The records
`src/rtl/vhs_pkg.sv`:
```
package vhs_pkg;

  typedef enum logic [1:0] {
    CELL_FUNC   = 2'd0,
    CELL_SHIFT  = 2'd1,
    CELL_RELOAD = 2'd2
  } cell_mode_e;

  function automatic int ceil_div(input int num, input int den);
    return (num + den - 1) / den;
  endfunction

  // last cell index belonging to cluster c
  function automatic int cluster_tail(input int c, input int size, input int cells);
    int last;
    last = (c + 1) * size - 1;
    return (last > cells - 1) ? cells - 1 : last;
  endfunction

  // hold register that serves cell i
  function automatic int hold_index(input int i, input int share);
    return i / share;
  endfunction

  // cell sampled by hold register h
  function automatic int hold_leader(input int h, input int share);
    return h * share;
  endfunction

  function automatic cell_mode_e decode_mode(input logic test, input logic restore);
    if (!test) return CELL_FUNC;
    return restore ? CELL_RELOAD : CELL_SHIFT;
  endfunction

endpackage

```
`src/rtl/vhs_scan_cell.sv`:
```
module vhs_scan_cell (
  input  logic clk,
  input  logic rst_n,
  input  logic sel_hold,
  input  logic sel_test,
  input  logic d_func,
  input  logic d_scan,
  input  logic d_hold,
  output logic q
);
  logic upper_mux;
  logic next_q;

  // first stage: scan path or hold line
  assign upper_mux = sel_hold ? d_hold : d_scan;
  // second stage: test source or functional data
  assign next_q    = sel_test ? upper_mux : d_func;

  always_ff @(posedge clk or negedge rst_n) begin
    if (!rst_n) q <= 1'b0;
    else        q <= next_q;
  end
endmodule

```
`src/rtl/vhs_hold_bank.sv`:
```
module vhs_hold_bank #(
  parameter int NUM_CELLS  = 10,
  parameter int HOLD_SHARE = 1
) (
  input  logic                 clk,
  input  logic                 load,
  input  logic [NUM_CELLS-1:0] cell_q,
  output logic [NUM_CELLS-1:0] hold_line
);
  localparam int NUM_HOLDS = vhs_pkg::ceil_div(NUM_CELLS, HOLD_SHARE);

  logic [NUM_HOLDS-1:0] held;

  for (genvar h = 0; h < NUM_HOLDS; h++) begin : g_hold
    localparam int LEAD = vhs_pkg::hold_leader(h, HOLD_SHARE);
    // not cleared by cell reset: the vector survives it
    always_ff @(posedge clk) begin
      if (load) held[h] <= cell_q[LEAD];
    end
  end

  for (genvar i = 0; i < NUM_CELLS; i++) begin : g_line
    localparam int SRC = vhs_pkg::hold_index(i, HOLD_SHARE);
    assign hold_line[i] = held[SRC];
  end
endmodule

```
`src/rtl/vhs_chain_router.sv`:
```
module vhs_chain_router #(
  parameter int NUM_CELLS    = 10,
  parameter int CLUSTER_SIZE = 4
) (
  input  logic                    scan_in,
  input  logic [NUM_CELLS-1:0]    cell_q,
  output logic [NUM_CELLS-1:0]    scan_path,
  output logic                    scan_out,
  output logic [vhs_pkg::ceil_div(NUM_CELLS, CLUSTER_SIZE)-1:0] cluster_resp
);
  localparam int NUM_CLUSTERS = vhs_pkg::ceil_div(NUM_CELLS, CLUSTER_SIZE);

  assign scan_path[0] = scan_in;
  for (genvar i = 1; i < NUM_CELLS; i++) begin : g_link
    assign scan_path[i] = cell_q[i-1];
  end

  for (genvar c = 0; c < NUM_CLUSTERS; c++) begin : g_tail
    localparam int TAIL = vhs_pkg::cluster_tail(c, CLUSTER_SIZE, NUM_CELLS);
    assign cluster_resp[c] = cell_q[TAIL];
  end

  assign scan_out = cell_q[NUM_CELLS-1];
endmodule

```
`src/rtl/vhold_scan_chain.sv`:
```
module vhold_scan_chain #(
  parameter int NUM_CELLS    = 10,
  parameter int CLUSTER_SIZE = 4,
  parameter int HOLD_SHARE   = 1,
  localparam int NUM_CLUSTERS = vhs_pkg::ceil_div(NUM_CELLS, CLUSTER_SIZE)
) (
  input  logic                    clk,
  input  logic                    rst_n,
  input  logic                    test_mode,
  input  logic                    hold_restore,
  input  logic                    hold_load,
  input  logic [NUM_CELLS-1:0]    func_d,
  input  logic                    scan_in,
  output logic [NUM_CELLS-1:0]    cell_q,
  output logic                    scan_out,
  output logic [NUM_CLUSTERS-1:0] cluster_resp
);
  vhs_pkg::cell_mode_e mode;
  logic                 sel_hold;
  logic                 sel_test;
  logic [NUM_CELLS-1:0] scan_path;
  logic [NUM_CELLS-1:0] hold_line;

  assign mode     = vhs_pkg::decode_mode(test_mode, hold_restore);
  assign sel_test = (mode != vhs_pkg::CELL_FUNC);
  assign sel_hold = (mode == vhs_pkg::CELL_RELOAD);

  for (genvar i = 0; i < NUM_CELLS; i++) begin : g_cell
    vhs_scan_cell u_cell (
      .clk     (clk),
      .rst_n   (rst_n),
      .sel_hold(sel_hold),
      .sel_test(sel_test),
      .d_func  (func_d[i]),
      .d_scan  (scan_path[i]),
      .d_hold  (hold_line[i]),
      .q       (cell_q[i])
    );
  end

  vhs_hold_bank #(
    .NUM_CELLS (NUM_CELLS),
    .HOLD_SHARE(HOLD_SHARE)
  ) u_hold (
    .clk      (clk),
    .load     (hold_load),
    .cell_q   (cell_q),
    .hold_line(hold_line)
  );

  vhs_chain_router #(
    .NUM_CELLS   (NUM_CELLS),
    .CLUSTER_SIZE(CLUSTER_SIZE)
  ) u_route (
    .scan_in     (scan_in),
    .cell_q      (cell_q),
    .scan_path   (scan_path),
    .scan_out    (scan_out),
    .cluster_resp(cluster_resp)
  );
endmodule

```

Problem
Transcribe all of the data so that each line matches the source exactly.

Answer box
`src/rtl/vhs_pkg.sv`:
```
package vhs_pkg;

  typedef enum logic [1:0] {
    CELL_FUNC   = 2'd0,
    CELL_SHIFT  = 2'd1,
    CELL_RELOAD = 2'd2
  } cell_mode_e;

  function automatic int ceil_div(input int num, input int den);
    return (num + den - 1) / den;
  endfunction

  // last cell index belonging to cluster c
  function automatic int cluster_tail(input int c, input int size, input int cells);
    int last;
    last = (c + 1) * size - 1;
    return (last > cells - 1) ? cells - 1 : last;
  endfunction

  // hold register that serves cell i
  function automatic int hold_index(input int i, input int share);
    return i / share;
  endfunction

  // cell sampled by hold register h
  function automatic int hold_leader(input int h, input int share);
    return h * share;
  endfunction

  function automatic cell_mode_e decode_mode(input logic test, input logic restore);
    if (!test) return CELL_FUNC;
    return restore ? CELL_RELOAD : CELL_SHIFT;
  endfunction

endpackage

```
`src/rtl/vhs_scan_cell.sv`:
```
module vhs_scan_cell (
  input  logic clk,
  input  logic rst_n,
  input  logic sel_hold,
  input  logic sel_test,
  input  logic d_func,
  input  logic d_scan,
  input  logic d_hold,
  output logic q
);
  logic upper_mux;
  logic next_q;

  // first stage: scan path or hold line
  assign upper_mux = sel_hold ? d_hold : d_scan;
  // second stage: test source or functional data
  assign next_q    = sel_test ? upper_mux : d_func;

  always_ff @(posedge clk or negedge rst_n) begin
    if (!rst_n) q <= 1'b0;
    else        q <= next_q;
  end
endmodule

```
`src/rtl/vhs_hold_bank.sv`:
```
module vhs_hold_bank #(
  parameter int NUM_CELLS  = 10,
  parameter int HOLD_SHARE = 1
) (
  input  logic                 clk,
  input  logic                 load,
  input  logic [NUM_CELLS-1:0] cell_q,
  output logic [NUM_CELLS-1:0] hold_line
);
  localparam int NUM_HOLDS = vhs_pkg::ceil_div(NUM_CELLS, HOLD_SHARE);

  logic [NUM_HOLDS-1:0] held;

  for (genvar h = 0; h < NUM_HOLDS; h++) begin : g_hold
    localparam int LEAD = vhs_pkg::hold_leader(h, HOLD_SHARE);
    // not cleared by cell reset: the vector survives it
    always_ff @(posedge clk) begin
      if (load) held[h] <= cell_q[LEAD];
    end
  end

  for (genvar i = 0; i < NUM_CELLS; i++) begin : g_line
    localparam int SRC = vhs_pkg::hold_index(i, HOLD_SHARE);
    assign hold_line[i] = held[SRC];
  end
endmodule

```
`src/rtl/vhs_chain_router.sv`:
```
module vhs_chain_router #(
  parameter int NUM_CELLS    = 10,
  parameter int CLUSTER_SIZE = 4
) (
  input  logic                    scan_in,
  input  logic [NUM_CELLS-1:0]    cell_q,
  output logic [NUM_CELLS-1:0]    scan_path,
  output logic                    scan_out,
  output logic [vhs_pkg::ceil_div(NUM_CELLS, CLUSTER_SIZE)-1:0] cluster_resp
);
  localparam int NUM_CLUSTERS = vhs_pkg::ceil_div(NUM_CELLS, CLUSTER_SIZE);

  assign scan_path[0] = scan_in;
  for (genvar i = 1; i < NUM_CELLS; i++) begin : g_link
    assign scan_path[i] = cell_q[i-1];
  end

  for (genvar c = 0; c < NUM_CLUSTERS; c++) begin : g_tail
    localparam int TAIL = vhs_pkg::cluster_tail(c, CLUSTER_SIZE, NUM_CELLS);
    assign cluster_resp[c] = cell_q[TAIL];
  end

  assign scan_out = cell_q[NUM_CELLS-1];
endmodule

```
`src/rtl/vhold_scan_chain.sv`:
```
module vhold_scan_chain #(
  parameter int NUM_CELLS    = 10,
  parameter int CLUSTER_SIZE = 4,
  parameter int HOLD_SHARE   = 1,
  localparam int NUM_CLUSTERS = vhs_pkg::ceil_div(NUM_CELLS, CLUSTER_SIZE)
) (
  input  logic                    clk,
  input  logic                    rst_n,
  input  logic                    test_mode,
  input  logic                    hold_restore,
  input  logic                    hold_load,
  input  logic [NUM_CELLS-1:0]    func_d,
  input  logic                    scan_in,
  output logic [NUM_CELLS-1:0]    cell_q,
  output logic                    scan_out,
  output logic [NUM_CLUSTERS-1:0] cluster_resp
);
  vhs_pkg::cell_mode_e mode;
  logic                 sel_hold;
  logic                 sel_test;
  logic [NUM_CELLS-1:0] scan_path;
  logic [NUM_CELLS-1:0] hold_line;

  assign mode     = vhs_pkg::decode_mode(test_mode, hold_restore);
  assign sel_test = (mode != vhs_pkg::CELL_FUNC);
  assign sel_hold = (mode == vhs_pkg::CELL_RELOAD);

  for (genvar i = 0; i < NUM_CELLS; i++) begin : g_cell
    vhs_scan_cell u_cell (
      .clk     (clk),
      .rst_n   (rst_n),
      .sel_hold(sel_hold),
      .sel_test(sel_test),
      .d_func  (func_d[i]),
      .d_scan  (scan_path[i]),
      .d_hold  (hold_line[i]),
      .q       (cell_q[i])
    );
  end

  vhs_hold_bank #(
    .NUM_CELLS (NUM_CELLS),
    .HOLD_SHARE(HOLD_SHARE)
  ) u_hold (
    .clk      (clk),
    .load     (hold_load),
    .cell_q   (cell_q),
    .hold_line(hold_line)
  );

  vhs_chain_router #(
    .NUM_CELLS   (NUM_CELLS),
    .CLUSTER_SIZE(CLUSTER_SIZE)
  ) u_route (
    .scan_in     (scan_in),
    .cell_q      (cell_q),
    .scan_path   (scan_path),
    .scan_out    (scan_out),
    .cluster_resp(cluster_resp)
  );
endmodule

```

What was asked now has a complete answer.